Tranen vloeiden in de Hoogstraat
toen melkhandelaar Herman van de Brink en zijn vrouw Jo, hun
zaak op de hoek van de Hoogstraat (52)/Pijlstraat voorgoed
sloten. Herman had 45 jaar lang de wijk voorzien van melk,
boter, kaas en eieren. Zijn vader was nog iets langer met de
melkkar op pad geweest. Ook zijn zuster Marie (ouwe miechie)
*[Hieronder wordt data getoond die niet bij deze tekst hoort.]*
`src/hdl/mclf_pkg.sv`:
```
// Package with the shared types and constants of the multi-channel linear fader.
`timescale 1ns / 1ps

package mclf_pkg;

  localparam int CHANNELS_DEF = 64;
  localparam int CHAN_LIMIT   = 64;

  localparam int LEVEL_W = 8;
  localparam int TICKS_W = 13;
  localparam int COUNT_W = 7;
  localparam int PROD_W  = LEVEL_W + TICKS_W;

  // Division of the fade time by ten as a multiply by a reciprocal and a shift.
  localparam logic [16:0] TICK_RECIP = 17'd52429;
  localparam int          TICK_SHIFT = 19;

  localparam int PADDR_W = 3;
  localparam logic        REG_ACTIVE = 1'b0;

  typedef enum logic [1:0] {
    OP_FADE = 2'd0,
    OP_DATA = 2'd1,
    OP_TICK = 2'd2,
    OP_NONE = 2'd3
  } op_t;

  typedef enum logic {
    KIND_LEVEL  = 1'b0,
    KIND_STATUS = 1'b1
  } kind_t;

  typedef enum logic [3:0] {
    ST_IDLE,
    ST_D_RD,
    ST_D_EXE,
    ST_D_STAT,
    ST_T_RD,
    ST_T_EXE,
    ST_T_DIV,
    ST_T_PUT,
    ST_FLUSH
  } state_t;

  typedef struct packed {
    logic [1:0]  operation;
    logic [5:0]  start_channel;
    logic [6:0]  count;
    logic [15:0] fade_time_ms;
    logic [7:0]  data_byte;
  } in_word_t;

  typedef struct packed {
    logic        kind;
    logic [5:0]  channel;
    logic [7:0]  level;
    logic        done_res;
    logic        last;
  } out_word_t;

  typedef struct packed {
    logic [LEVEL_W-1:0] cur;
    logic [LEVEL_W-1:0] tgt;
    logic [TICKS_W-1:0] tot;
    logic [TICKS_W-1:0] step;
  } chan_rec_t;

endpackage

```
`src/hdl/multi_channel_linear_fader_top.sv`:
```
// Multi-channel linear fader: command decode, channel record memory and shared serial divider.
// A fade command never holds the input. A data word holds it through the flush state alone
// when no command bytes remain or the command was rejected, else through the read, execute,
// status and flush states. A tick with no active channels does not hold it; else each channel
// passes the read and execute states, one mid-fade also the shared restoring divider (one
// quotient bit a cycle over a 21-bit product) and put state. Output stalls can lengthen these.
// Reset clears the command state, the channel count and the per-channel valid bits,
// so every channel reads as level zero with no fade; there is no clearing pass.
`timescale 1ns / 1ps

module multi_channel_linear_fader_top
  import mclf_pkg::*;
#(
  parameter int CHANNELS = CHANNELS_DEF
) (
  input  logic               clk,
  input  logic               rst_n,
  input  logic               in_valid,
  output logic               in_stall,
  input  in_word_t           in_word,
  output logic               out_valid,
  input  logic               out_stall,
  output out_word_t          out_word,
  input  logic               psel,
  input  logic               penable,
  input  logic               pwrite,
  input  logic [PADDR_W-1:0] paddr,
  input  logic [31:0]        pwdata,
  output logic [31:0]        prdata,
  output logic               pready
);

  localparam int DEPTH = (CHANNELS < CHAN_LIMIT) ? CHANNELS : CHAN_LIMIT;
  localparam int AW    = (DEPTH > 1) ? $clog2(DEPTH) : 1;
  localparam int CNT_W = $clog2(PROD_W);
  localparam logic [COUNT_W-1:0] DEPTH_C = COUNT_W'(DEPTH);
  localparam logic [CNT_W-1:0]   DIV_LAST = CNT_W'(PROD_W - 1);

  state_t              state_r, state_nxt;
  logic [COUNT_W-1:0]  active_r, active_nxt;
  logic [TICKS_W-1:0]  cmd_ticks_r, cmd_ticks_nxt;
  logic [COUNT_W-1:0]  cmd_rem_r, cmd_rem_nxt;
  logic [COUNT_W-1:0]  cmd_pos_r, cmd_pos_nxt;
  logic                cmd_err_r, cmd_err_nxt;
  logic [AW-1:0]       ch_r, ch_nxt;
  logic [LEVEL_W-1:0]  d_r, d_nxt;
  logic [PROD_W-1:0]   prod_r, prod_nxt;
  logic [TICKS_W-1:0]  rem_r, rem_nxt;
  logic [CNT_W-1:0]    cnt_r, cnt_nxt;
  logic                up_r, up_nxt;
  logic                pend_v_r, pend_v_nxt;
  out_word_t           pend_r, pend_nxt;
  logic                out_valid_r, out_valid_nxt;
  out_word_t           out_r, out_nxt;

  chan_rec_t           mem [DEPTH];
  logic [DEPTH-1:0]    vld_r;
  chan_rec_t           rec_q;
  logic                vld_q;
  logic                we;
  chan_rec_t           wrec;

  logic                cfg_wr;
  logic [COUNT_W-1:0]  eff;
  logic [7:0]          cmd_end;
  logic [32:0]         ms_prod;
  logic [LEVEL_W-1:0]  cur;
  logic [TICKS_W-1:0]  tot;
  logic [LEVEL_W-1:0]  held;
  logic [LEVEL_W-1:0]  diff;
  logic [TICKS_W:0]    rem_sh;
  logic                div_ge;
  logic [LEVEL_W-1:0]  part;
  logic [LEVEL_W-1:0]  tick_lvl;
  logic                ch_is_last;
  logic                out_free;
  logic                can_put;
  logic                put_en;
  out_word_t           put_word;

  assign pready   = 1'b1;
  assign cfg_wr   = psel && penable && pwrite;
  assign prdata   = (paddr[PADDR_W-1] == REG_ACTIVE) ? {25'd0, active_r} : 32'd0;

  assign eff      = (active_r > DEPTH_C) ? DEPTH_C : active_r;
  assign cmd_end  = {2'b00, in_word.start_channel} + {1'b0, in_word.count};
  assign ms_prod  = 33'(in_word.fade_time_ms) * 33'(TICK_RECIP);

  assign cur      = vld_q ? rec_q.cur : '0;
  assign tot      = vld_q ? rec_q.tot : '0;
  assign held     = (tot != '0) ? rec_q.tgt : cur;
  assign diff     = (rec_q.tgt > cur) ? rec_q.tgt - cur : cur - rec_q.tgt;
  assign rem_sh   = {rem_r, prod_r[PROD_W-1]};
  assign div_ge   = rem_sh >= {1'b0, tot};
  assign part     = prod_r[LEVEL_W-1:0];
  assign tick_lvl = up_r ? cur + part : cur - part;
  assign ch_is_last = (COUNT_W'(ch_r) + COUNT_W'(1)) >= eff;

  assign out_free = !out_valid_r || !out_stall;
  assign can_put  = !pend_v_r || out_free;
  assign in_stall = (state_r != ST_IDLE);
  assign out_valid = out_valid_r;
  assign out_word  = out_r;

  always_ff @(posedge clk) begin
    if (we) begin
      mem[ch_r] <= wrec;
    end
    rec_q <= mem[ch_r];
    vld_q <= vld_r[ch_r];
  end

  always_ff @(posedge clk) begin
    if (!rst_n) begin
      vld_r <= '0;
    end else if (we) begin
      vld_r[ch_r] <= 1'b1;
    end
  end

  always_ff @(posedge clk) begin
    if (!rst_n) begin
      state_r     <= ST_IDLE;
      active_r    <= '0;
      cmd_ticks_r <= '0;
      cmd_rem_r   <= '0;
      cmd_pos_r   <= '0;
      cmd_err_r   <= 1'b0;
      pend_v_r    <= 1'b0;
      out_valid_r <= 1'b0;
    end else begin
      state_r     <= state_nxt;
      active_r    <= active_nxt;
      cmd_ticks_r <= cmd_ticks_nxt;
      cmd_rem_r   <= cmd_rem_nxt;
      cmd_pos_r   <= cmd_pos_nxt;
      cmd_err_r   <= cmd_err_nxt;
      pend_v_r    <= pend_v_nxt;
      out_valid_r <= out_valid_nxt;
    end
  end

  always_ff @(posedge clk) begin
    ch_r   <= ch_nxt;
    d_r    <= d_nxt;
    prod_r <= prod_nxt;
    rem_r  <= rem_nxt;
    cnt_r  <= cnt_nxt;
    up_r   <= up_nxt;
    pend_r <= pend_nxt;
    out_r  <= out_nxt;
  end

  always_comb begin
    state_nxt     = state_r;
    active_nxt    = active_r;
    cmd_ticks_nxt = cmd_ticks_r;
    cmd_rem_nxt   = cmd_rem_r;
    cmd_pos_nxt   = cmd_pos_r;
    cmd_err_nxt   = cmd_err_r;
    ch_nxt        = ch_r;
    d_nxt         = d_r;
    prod_nxt      = prod_r;
    rem_nxt       = rem_r;
    cnt_nxt       = cnt_r;
    up_nxt        = up_r;
    pend_v_nxt    = pend_v_r;
    pend_nxt      = pend_r;
    out_valid_nxt = out_valid_r && out_stall;
    out_nxt       = out_r;
    we            = 1'b0;
    wrec          = rec_q;
    wrec.cur      = cur;
    wrec.tot      = tot;
    put_en        = 1'b0;
    put_word      = '{kind: KIND_STATUS, channel: '0, level: '0, done_res: 1'b0, last: 1'b0};

    if (cfg_wr && paddr[PADDR_W-1] == REG_ACTIVE) begin
      active_nxt = pwdata[COUNT_W-1:0];
    end

    case (state_r)
      ST_IDLE: begin
        if (in_valid) begin
          case (in_word.operation)
            OP_FADE: begin
              cmd_rem_nxt   = in_word.count;
              cmd_pos_nxt   = {1'b0, in_word.start_channel};
              cmd_err_nxt   = 1'b1;
              cmd_ticks_nxt = '0;
              if (cmd_end <= {1'b0, eff}) begin
                cmd_err_nxt   = 1'b0;
                cmd_ticks_nxt = ms_prod[TICK_SHIFT +: TICKS_W];
              end
            end
            OP_DATA: begin
              d_nxt = in_word.data_byte;
              if (cmd_rem_r == '0) begin
                put_en            = 1'b1;
                put_word.done_res = 1'b1;
                state_nxt         = ST_FLUSH;
              end else begin
                cmd_rem_nxt = cmd_rem_r - COUNT_W'(1);
                if (!cmd_err_r && cmd_pos_r < DEPTH_C) begin
                  ch_nxt      = cmd_pos_r[AW-1:0];
                  cmd_pos_nxt = cmd_pos_r + COUNT_W'(1);
                  state_nxt   = ST_D_RD;
                end else begin
                  put_en    = 1'b1;
                  state_nxt = ST_FLUSH;
                end
              end
            end
            OP_TICK: begin
              if (eff != '0) begin
                ch_nxt    = '0;
                state_nxt = ST_T_RD;
              end
            end
            default: begin
            end
          endcase
        end
      end
      ST_D_RD: begin
        state_nxt = ST_D_EXE;
      end
      ST_D_EXE: begin
        if (can_put) begin
          we               = 1'b1;
          put_word.kind    = KIND_LEVEL;
          put_word.channel = 6'(ch_r);
          state_nxt        = ST_D_STAT;
          if (cmd_ticks_r == '0) begin
            wrec.cur       = d_r;
            wrec.tot       = '0;
            put_en         = 1'b1;
            put_word.level = d_r;
          end else begin
            wrec.cur       = held;
            put_en         = (tot != '0);
            put_word.level = held;
            if (held == d_r) begin
              wrec.tot = '0;
            end else begin
              wrec.tot  = cmd_ticks_r;
              wrec.step = '0;
              wrec.tgt  = d_r;
            end
          end
        end
      end
      ST_D_STAT: begin
        if (can_put) begin
          put_en    = 1'b1;
          state_nxt = ST_FLUSH;
        end
      end
      ST_T_RD: begin
        state_nxt = ST_T_EXE;
      end
      ST_T_EXE: begin
        if (tot == '0) begin
          if (ch_is_last) begin
            state_nxt = ST_FLUSH;
          end else begin
            ch_nxt    = ch_r + AW'(1);
            state_nxt = ST_T_RD;
          end
        end else if (rec_q.step >= tot) begin
          if (can_put) begin
            we               = 1'b1;
            wrec.cur         = rec_q.tgt;
            wrec.tot         = '0;
            put_en           = 1'b1;
            put_word.kind    = KIND_LEVEL;
            put_word.channel = 6'(ch_r);
            put_word.level   = rec_q.tgt;
            if (ch_is_last) begin
              state_nxt = ST_FLUSH;
            end else begin
              ch_nxt    = ch_r + AW'(1);
              state_nxt = ST_T_RD;
            end
          end
        end else begin
          prod_nxt  = PROD_W'(diff) * PROD_W'(rec_q.step);
          up_nxt    = rec_q.tgt > cur;
          rem_nxt   = '0;
          cnt_nxt   = '0;
          state_nxt = ST_T_DIV;
        end
      end
      ST_T_DIV: begin
        rem_nxt  = div_ge ? TICKS_W'(rem_sh - {1'b0, tot}) : rem_sh[TICKS_W-1:0];
        prod_nxt = {prod_r[PROD_W-2:0], div_ge};
        cnt_nxt  = cnt_r + CNT_W'(1);
        if (cnt_r == DIV_LAST) begin
          state_nxt = ST_T_PUT;
        end
      end
      ST_T_PUT: begin
        if (can_put) begin
          we               = 1'b1;
          wrec.step        = rec_q.step + TICKS_W'(1);
          put_en           = 1'b1;
          put_word.kind    = KIND_LEVEL;
          put_word.channel = 6'(ch_r);
          put_word.level   = tick_lvl;
          if (ch_is_last) begin
            state_nxt = ST_FLUSH;
          end else begin
            ch_nxt    = ch_r + AW'(1);
            state_nxt = ST_T_RD;
          end
        end
      end
      ST_FLUSH: begin
        if (!pend_v_r) begin
          state_nxt = ST_IDLE;
        end else if (out_free) begin
          out_nxt       = pend_r;
          out_nxt.last  = 1'b1;
          out_valid_nxt = 1'b1;
          pend_v_nxt    = 1'b0;
          state_nxt     = ST_IDLE;
        end
      end
      default: begin
        state_nxt = ST_IDLE;
      end
    endcase

    if (put_en) begin
      if (pend_v_r) begin
        out_nxt       = pend_r;
        out_valid_nxt = 1'b1;
      end
      pend_nxt   = put_word;
      pend_v_nxt = 1'b1;
    end
  end

endmodule

```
heeft vele jaren in de winkel gestaan.
Herman heeft er een punt achter
gezet, omdat zijn zoons niets voelden voor een carrière
achter de melkkar en hij en zijn vrouw eindelijk van hun
welverdiende rust wilden gaan genieten.
De buurtbewoners hebben het
echtpaar op overdonderende wijze gehuldigd toen Herman zijn
laatste ronde door de wijk had voltooid. Een comiteetje
onder leiding van mevrouw de Rooij stond klaar met
toespraken en cadeaus. Herman kreeg een forse doos sigaren,
een rookstandaard en een liter jonge jenever. Zijn vrouw
kreeg een schemerlamp en een bloemstuk. Er werd gekust en er
vloeiden tranen.
“Waaraan hebben we dat
verdiend”, was alles wat mevrouw van de Brink kon
uitbrengen.
Waarom de melkboer en zijn vrouw
dat hadden verdiend was duidelijk, want deze mensen stonden
dag en nacht voor iedereen klaar. Al kwam je 's avonds laat
om een vergeten pakje boter te halen (en dat gebeurde nog al
eens) dan werd je geholpen en of het nou goed of slecht weer
was, altijd kwam Herman met een vriendelijk gezicht en een
praatje aan de deur.
Zijn vrouw - die de hele dag in
de winkel stond - was net zo; het waren geweldige mensen. De
mensen konden zich niet voorstellen dat de winkel er niet
meer zou zijn.
Een man uit de buurt zei:
“Herman was wat je noemt een stille, maar een goeie kerel en
een harde werker. Ik gun hem z'n rust en die liter jonge”.
De melkverkoop werd overgenomen
door een kruidenier in de Hoogstraat.(nu 39 A).